加载速度对断层-围岩系统变形及快速回跳的影响

在平面应变状态下，采用拉格朗日元法模拟了加载速度对断层-围岩系统形成时的应力水平、塑性区尺寸及剪切带图案、系统的最大承载能力以及快速回跳发生时的应力水平的影响。在数值计算中，采用了莫尔-库仑与拉破坏复合的破坏准则。峰后岩石的本构关系为线性应变软化。通常断层带-围岩系统形成之后系统的承载能力达到最大，之后系统的承载能力开始下降处于应变软化状态。当位于试样加载端上的单元的压缩应力-压缩位移曲线的峰后刚度足够大时，系统就会发生弹性回跳现象，即失稳破坏。随着加载速度的增加，断层带-围岩系统形成时的应力水平、断层带-围岩系统的最大承载能力、快速回跳发生时的应力水平及上述三者所对应的加载端部位移都增加，屈服单元数目增多，塑性区域不再保持平直，这都将大大增加系统的变形阻力。当加载速度较大时，较高的剪切应变率集中在断层带位置及断层带之外的弹性体的某些区域都是可能的。

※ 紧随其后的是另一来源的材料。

## src/rtl/vga_out_stage_pkg.sv

```systemverilog
// Default 640x480@60 timing and the pixel/count types shared by the output stage
// and the layer generators that consume hpos/vpos.
package vga_out_stage_pkg;

  localparam int H_ACTIVE = 640;
  localparam int H_FP     = 16;
  localparam int H_SYNC   = 96;
  localparam int H_BP     = 48;
  localparam int V_ACTIVE = 480;
  localparam int V_FP     = 10;
  localparam int V_SYNC   = 2;
  localparam int V_BP     = 33;

  localparam int H_TOTAL = H_ACTIVE + H_FP + H_SYNC + H_BP;
  localparam int V_TOTAL = V_ACTIVE + V_FP + V_SYNC + V_BP;

  // Asserted level of hsync/vsync; 0 is standard active-low VGA.
  localparam logic SYNC_POL = 1'b0;

  localparam int CNT_W = 10;

  typedef logic [5:0]       rgb222_t;
  typedef logic [CNT_W-1:0] cnt_t;

  function automatic logic in_window(input int value, input int lo, input int len);
    return (value >= lo) && (value < lo + len);
  endfunction

endpackage

```

## src/rtl/vga_sync_counter.sv

```systemverilog
// Beam position counters with combinational sync and active-area decode.
module vga_sync_counter #(
  parameter int H_ACTIVE = vga_out_stage_pkg::H_ACTIVE,
  parameter int H_FP     = vga_out_stage_pkg::H_FP,
  parameter int H_SYNC   = vga_out_stage_pkg::H_SYNC,
  parameter int H_BP     = vga_out_stage_pkg::H_BP,
  parameter int V_ACTIVE = vga_out_stage_pkg::V_ACTIVE,
  parameter int V_FP     = vga_out_stage_pkg::V_FP,
  parameter int V_SYNC   = vga_out_stage_pkg::V_SYNC,
  parameter int V_BP     = vga_out_stage_pkg::V_BP
) (
  input  logic       clk,
  input  logic       rst_n,
  input  logic       pix_ce,
  output logic [9:0] h_cnt,
  output logic [9:0] v_cnt,
  output logic       hs_c,
  output logic       vs_c,
  output logic       active
);
  import vga_out_stage_pkg::*;

  localparam int H_TOTAL = H_ACTIVE + H_FP + H_SYNC + H_BP;
  localparam int V_TOTAL = V_ACTIVE + V_FP + V_SYNC + V_BP;
  localparam cnt_t H_LAST = cnt_t'(H_TOTAL - 1);
  localparam cnt_t V_LAST = cnt_t'(V_TOTAL - 1);

  logic h_wrap;
  logic v_wrap;

  assign h_wrap = (h_cnt == H_LAST);
  assign v_wrap = (v_cnt == V_LAST);

  // The vertical count only moves on the horizontal wrap, so the last pixel
  // of the frame wraps both counters on the same edge.
  always_ff @(posedge clk) begin
    if (!rst_n) begin
      h_cnt <= '0;
      v_cnt <= '0;
    end else if (pix_ce) begin
      if (h_wrap) begin
        h_cnt <= '0;
        v_cnt <= v_wrap ? '0 : v_cnt + 1'b1;
      end else begin
        h_cnt <= h_cnt + 1'b1;
      end
    end
  end

  assign active = (h_cnt < cnt_t'(H_ACTIVE)) && (v_cnt < cnt_t'(V_ACTIVE));
  assign hs_c   = in_window(int'(h_cnt), H_ACTIVE + H_FP, H_SYNC);
  assign vs_c   = in_window(int'(v_cnt), V_ACTIVE + V_FP, V_SYNC);

endmodule

```

## src/rtl/vga_out_stage.sv

```systemverilog
// Final video stage: beam timing, blanking outside the active area, and a single
// output register so pixel and syncs leave the block on the same edge.
module vga_out_stage #(
  parameter int   H_ACTIVE = vga_out_stage_pkg::H_ACTIVE,
  parameter int   H_FP     = vga_out_stage_pkg::H_FP,
  parameter int   H_SYNC   = vga_out_stage_pkg::H_SYNC,
  parameter int   H_BP     = vga_out_stage_pkg::H_BP,
  parameter int   V_ACTIVE = vga_out_stage_pkg::V_ACTIVE,
  parameter int   V_FP     = vga_out_stage_pkg::V_FP,
  parameter int   V_SYNC   = vga_out_stage_pkg::V_SYNC,
  parameter int   V_BP     = vga_out_stage_pkg::V_BP,
  parameter logic SYNC_POL = vga_out_stage_pkg::SYNC_POL
) (
  input  logic       clk,
  input  logic       rst_n,
  input  logic       pix_ce,
  input  logic [5:0] pixel_in,
  output logic [9:0] hpos,
  output logic [9:0] vpos,
  output logic       active,
  output logic [5:0] rgb_out,
  output logic       hsync,
  output logic       vsync,
  output logic       frame_start
);
  import vga_out_stage_pkg::*;

  logic    hs_c;
  logic    vs_c;
  logic    at_origin;
  rgb222_t pix_blanked;

  vga_sync_counter #(
    .H_ACTIVE (H_ACTIVE),
    .H_FP     (H_FP),
    .H_SYNC   (H_SYNC),
    .H_BP     (H_BP),
    .V_ACTIVE (V_ACTIVE),
    .V_FP     (V_FP),
    .V_SYNC   (V_SYNC),
    .V_BP     (V_BP)
  ) u_sync_counter (
    .clk    (clk),
    .rst_n  (rst_n),
    .pix_ce (pix_ce),
    .h_cnt  (hpos),
    .v_cnt  (vpos),
    .hs_c   (hs_c),
    .vs_c   (vs_c),
    .active (active)
  );

  assign pix_blanked = active ? pixel_in : '0;
  assign at_origin   = (hpos == '0) && (vpos == '0);

  // frame_start is a single clk pulse even at reduced pixel rate, so it is
  // reloaded every clk while the video registers only move with pix_ce.
  always_ff @(posedge clk) begin
    if (!rst_n) begin
      rgb_out     <= '0;
      hsync       <= ~SYNC_POL;
      vsync       <= ~SYNC_POL;
      frame_start <= 1'b0;
    end else begin
      frame_start <= pix_ce && at_origin;
      if (pix_ce) begin
        rgb_out <= pix_blanked;
        hsync   <= hs_c ? SYNC_POL : ~SYNC_POL;
        vsync   <= vs_c ? SYNC_POL : ~SYNC_POL;
      end
    end
  end

endmodule
```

Numerical simulation of influence of loading rate on deformation characteristics and snap-back for fault band and elastic rock system

Influences of loading rate on the stress level when a system composed of fault band and elastic rock was formed,the size of plastic zones,the patterns of localized shear band,the maximum load-carrying capability of the system,and on the stress level when the snap-back of the system occurred were modeled numerically by FLAC(Fast Lagrangian Analysis of Continua).The adopted failure criterion was a composite Mohr-Coulomb criterion with tension cut-off;and a linear strain-softening post-peak constitutive relation of rock was adopted.In general,after fault band-elastic body system is generated,the load-carrying capability of the system reaches its maximum value.Thereafter,it begins to decrease so that the system is in strain-softening stage.If the post-peak stiffness of compressive stress-compressive displacement curve for the monitored element at loading end of plane strain specimen is high enough,the snap-back(unstable failure) of the system occurs.As loading rate increases,the stress level corresponding to the formation of the system and the corresponding displacement increase;the maximum load-carrying capability of the system and the corresponding displacement increase;the stress level when the snap-back of the system occurs and the corresponding displacement increase.As loading rate increases,the number of yielded elements increases and the thickness of fault band no loner remains a constant,leading to an increase in deformation resistant of the system.For higher loading rate,it is possible that higher shear strain rates are concentrated into both fault band and some elements remaining elastic outside the band.